Running with Simfactory’s default of 6 threads per rank and without SystemTopology gives bad core binding.
Ibrun (before SystemTopology) outputs
IBRUN: Even number of ranks per node (4)--hacking nodefile... IBRUN: Running on 3 unique nodes IBRUN: Will place 4 ranks on comet-19-36 with 6 threads each IBRUN: Will place 4 ranks on comet-19-40 with 6 threads each IBRUN: Will place 4 ranks on comet-25-64 with 6 threads each IBRUN: Nodefile is /tmp/lTL5bQXemw IBRUN: MPI binding policy: illogical/arbitrary for 6 threads per rank (12 cores per socket) IBRUN: Adding OMPI_MCA_btl_openib_use_rd_max=2048 to the environment IBRUN: Adding OMPI_MCA_btl_openib_use_srq=1 to the environment IBRUN: Adding OMPI_MCA_btl=self,vader,openib to the environment IBRUN: Adding OMPI_MCA_btl_openib_ib_timeout=23 to the environment IBRUN: Added 4 new environment variables to the execution environment IBRUN: Command string is [orterun --bind-to core --map-by socket -n 12 ...
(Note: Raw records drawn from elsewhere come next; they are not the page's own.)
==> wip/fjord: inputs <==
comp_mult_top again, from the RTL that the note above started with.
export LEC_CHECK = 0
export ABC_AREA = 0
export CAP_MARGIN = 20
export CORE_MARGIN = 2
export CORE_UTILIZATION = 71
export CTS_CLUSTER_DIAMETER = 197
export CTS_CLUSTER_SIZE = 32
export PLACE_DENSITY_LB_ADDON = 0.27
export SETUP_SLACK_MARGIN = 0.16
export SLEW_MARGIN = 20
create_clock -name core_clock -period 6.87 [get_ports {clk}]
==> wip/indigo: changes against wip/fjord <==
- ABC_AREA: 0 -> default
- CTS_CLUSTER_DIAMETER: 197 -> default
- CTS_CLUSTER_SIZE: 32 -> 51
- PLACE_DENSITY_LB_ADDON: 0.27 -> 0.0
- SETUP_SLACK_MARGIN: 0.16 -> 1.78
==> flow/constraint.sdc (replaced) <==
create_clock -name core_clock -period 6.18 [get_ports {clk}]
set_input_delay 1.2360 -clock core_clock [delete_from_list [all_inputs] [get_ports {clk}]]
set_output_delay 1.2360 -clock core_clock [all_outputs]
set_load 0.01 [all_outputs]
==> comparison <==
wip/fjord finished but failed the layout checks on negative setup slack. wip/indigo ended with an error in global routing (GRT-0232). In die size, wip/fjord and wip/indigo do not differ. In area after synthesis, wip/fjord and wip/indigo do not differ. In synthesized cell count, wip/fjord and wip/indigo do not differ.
==> flow/design.v (excerpt) <==
module badicecream(input         Clk,                 
                             Reset,               
                             frame_clk,           
                input [10:0]   DrawX, DrawY ,    
				input [15:0]   keycode,				  
               	output logic is_BI	,			 
				output logic [10:0] BI_X, BI_Y,
				input logic up_wall, down_wall , left_wall, right_wall,
				output logic [10:0] BI_X_Pos, BI_Y_Pos,
				output logic [5:0] BI_BlkX_Pos, BI_BlkY_Pos
              );
	enum logic[2:0] { 
					 right=3'b000, 
					 left=3'b001,
					 up=3'b010,
					 down=3'b011,
					 Halted=3'b100} Dir, Dir_in, Dir_delayed, Dir_delayed_in;
    parameter [10:0] BI_X_Corner = 11'd64;   
    parameter [10:0] BI_Y_Corner = 11'd95;   
    parameter [5:0] BI_Blk_X_Corner = 6'd1;   
    parameter [5:0] BI_Blk_Y_Corner = 6'd1;   
    parameter [10:0] BI_X_Step = 10'd1;       
    parameter [10:0] BI_Y_Step = 10'd1;       
    parameter  BI_sizeX = 6'd32;         
	parameter  BI_sizeY = 6'd48;
	logic [5:0] frame_counter, per_frame_counter;   
	logic [5:0] frame_counter_in, per_frame_counter_in;
  ...
Size in the first run: roughly 68 flip-flops, about 100 I/O pins, roughly 6400 µm² of cells after synthesis.
clock: 5.39 ns
lec_check: 0
abc_area: 1
cap_margin: 20
core_aspect_ratio: 1.05
core_margin: 2
core_utilization: 72
cts_cluster_diameter: 349
max_routing_layer: met5
place_density_lb_addon: 0.11
setup_slack_margin: 1.56
slew_margin: 20
tns_end_percent: 15
run.sh (not shown) runs the stock make flow with config.mk's settings and CLKGATE_MAP_FILE=.
The baseline ended with an error in clock tree synthesis.
Then changed:
==> flow/config.mk (replaced) <==
export PLATFORM = sky130hd
export DESIGN_NAME = badicecream
export DESIGN_NICKNAME = badicecream
export VERILOG_FILES = /design/flow/design.v
export SDC_FILE = /design/flow/constraint.sdc
export NUM_CORES = 4
export LEC_CHECK = 0
export CAP_MARGIN = 20
export CORE_MARGIN = 2
export CORE_UTILIZATION = 46
export CTS_CLUSTER_DIAMETER = 210
export CTS_CLUSTER_SIZE = 100
export MAX_ROUTING_LAYER = met5
export PLACE_DENSITY = 0.91
export SLEW_MARGIN = 20
export TNS_END_PERCENT = 15
==> flow/constraint.sdc (replaced) <==
create_clock -name core_clock -period 9.0 [get_ports {Clk}]
set_input_delay 1.8000 -clock core_clock [delete_from_list [all_inputs] [get_ports {Clk}]]
set_output_delay 1.8000 -clock core_clock [all_outputs]
set_load 0.01 [all_outputs]
The new run produced a clean layout. Die size rises by 45%. Synthesized area falls by 6.1%. Synthesized cell count falls by about 22%.
Then changed:
==> flow/config.mk (replaced) <==
export PLATFORM = sky130hd
export DESIGN_NAME = badicecream
export DESIGN_NICKNAME = badicecream
export VERILOG_FILES = /design/flow/design.v
export SDC_FILE = /design/flow/constraint.sdc
export NUM_CORES = 4
export LEC_CHECK = 0
export ABC_AREA = 1
export CAP_MARGIN = 10
export CORE_MARGIN = 2
export CORE_UTILIZATION = 50
export CTS_CLUSTER_DIAMETER = 254
export CTS_CLUSTER_SIZE = 100
export MAX_ROUTING_LAYER = met5
export PLACE_DENSITY_LB_ADDON = 0.05
export SLEW_MARGIN = 20
export TNS_END_PERCENT = 15
Clock power went up by 7.0%.
Clock-buffer cell count rose by 2.
Core utilization increases by 3.4 points.
Critical path depth is higher by 11.
Wire length grows by 8.6%.
Die size shrinks by 2.0%.
Fmax increases by 7.9%.
Synthesized area rose by 6.5%.
Sequential share of layout area falls by 0.84 points.
Then changed:
==> flow/config.mk (replaced) <==
export PLATFORM = sky130hd
export DESIGN_NAME = badicecream
export DESIGN_NICKNAME = badicecream
export VERILOG_FILES = /design/flow/design.v
export SDC_FILE = /design/flow/constraint.sdc
export NUM_CORES = 4
export LEC_CHECK = 0
export CAP_MARGIN = 20
export CORE_MARGIN = 2
export CORE_UTILIZATION = 64
export SLEW_MARGIN = 20
==> flow/constraint.sdc (replaced) <==
create_clock -name core_clock -period 5.69 [get_ports {Clk}]
set_input_delay 1.1380 -clock core_clock [delete_from_list [all_inputs] [get_ports {Clk}]]
set_output_delay 1.1380 -clock core_clock [all_outputs]
set_load 0.01 [all_outputs]
=> The changed run died in global routing, error ODB-0269. Synthesized area drops by a few percent. Synthesized cell count drops by about a fifth. Die size drops by a quarter to a third.

badicecream again, from the RTL that the note above started with.
Settings: LEC_CHECK=0, ABC_AREA=1, CAP_MARGIN=30, CELL_PAD_IN_SITES_DETAIL_PLACEMENT=2, CORE_MARGIN=2, CORE_UTILIZATION=40, CTS_CLUSTER_SIZE=24, GPL_ROUTABILITY_DRIVEN=0, GPL_TIMING_DRIVEN=0, MAX_ROUTING_LAYER=met4, SETUP_SLACK_MARGIN=0.2, SLEW_MARGIN=30; clock period 8.0 ns.
The baseline did not get past clock tree synthesis (4_1_cts) (DPL-0033).
==> next run, changes <==
--- a/flow/config.mk
+++ b/flow/config.mk
@@ -7,9 +7,7 @@
 export LEC_CHECK = 0
 export ABC_AREA = 1
-export CAP_MARGIN = 30
-export CELL_PAD_IN_SITES_DETAIL_PLACEMENT = 2
+export CAP_MARGIN = 15
 export CORE_MARGIN = 2
 export CORE_UTILIZATION = 40
-export CTS_CLUSTER_SIZE = 24
 export GPL_ROUTABILITY_DRIVEN = 0
 export GPL_TIMING_DRIVEN = 0
This time the run completed with no timing, DRC or antenna violations. Synthesized area is unchanged. Die area stays the same. Synthesized cell count does not change.
==> next run, changes <==
==> flow/config.mk (replaced) <==
export PLATFORM = sky130hd
export DESIGN_NAME = badicecream
export DESIGN_NICKNAME = badicecream
export VERILOG_FILES = /design/flow/design.v
export SDC_FILE = /design/flow/constraint.sdc
export NUM_CORES = 4
export LEC_CHECK = 0
export CAP_MARGIN = 20
export CORE_MARGIN = 2
export CORE_UTILIZATION = 12
export SETUP_SLACK_MARGIN = 0.2
export SLEW_MARGIN = 20
==> flow/constraint.sdc (replaced) <==
create_clock -name core_clock -period 8.45 [get_ports {Clk}]
set_input_delay 1.6900 -clock core_clock [delete_from_list [all_inputs] [get_ports {Clk}]]
set_output_delay 1.6900 -clock core_clock [all_outputs]
set_load 0.01 [all_outputs]
What happened:
- The changed run completed with no timing, DRC or antenna violations
- via count drops by 13%
- synthesized cell count drops by 22%
- sequential power drops by about 5%
- setup slack got worse by 0.23 ns
No activity file was given, so power comes from the tool's default toggle rates.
and looking at the core binding it bids thread 0 of every rank to core 0 ie oversubscribing core 0 by the number of MPI ranks on the node.
ibruns docs (https://www.sdsc.edu/support/user_guides/comet.html) say
--npernode <n> only launch n MPI ranks per node (default: ppn from resource manager) --tpr|--tpp|--threads-per-rank|--threads-per-process <n> how many threads each MPI rank (often referred to as 'MPI process') will spawn. (default: $OMP_NUM_THREADS (if defined), <ppn>/<npernode> if ppn is divisible by npernode, or 1 otherwise) --switches '<implementation-specific>' Pass additional command-line switches to the underlying implementation's MPI launcher. These WILL be overridden by any switches ibrun subsequently enables (default: none) -bp|--binding-policy <scatter|compact|none> Define the CPU affinity's binding policy for each MPI rank. 'scatter' distributes ranks across each binding level, 'compact' fills up a binding level before allocating another, and 'none' disables all affinity settings (default: optimized for job geometry) -bl|--binding-level <core|socket|numanode|none> Define the level of granularity for CPU affinity for each MPI rank. 'core' binds each rank to a single core; 'socket' binds each rank to all cores on a single CPU socket (good for multithreaded ranks); 'numanode' binds each rank to the subset of cores belonging to a numanode; 'none' disables all affinity settings. (default: optimized for job geometry)
though whatever it picked is not very optimal given that it realized that there are 6 threads per rank.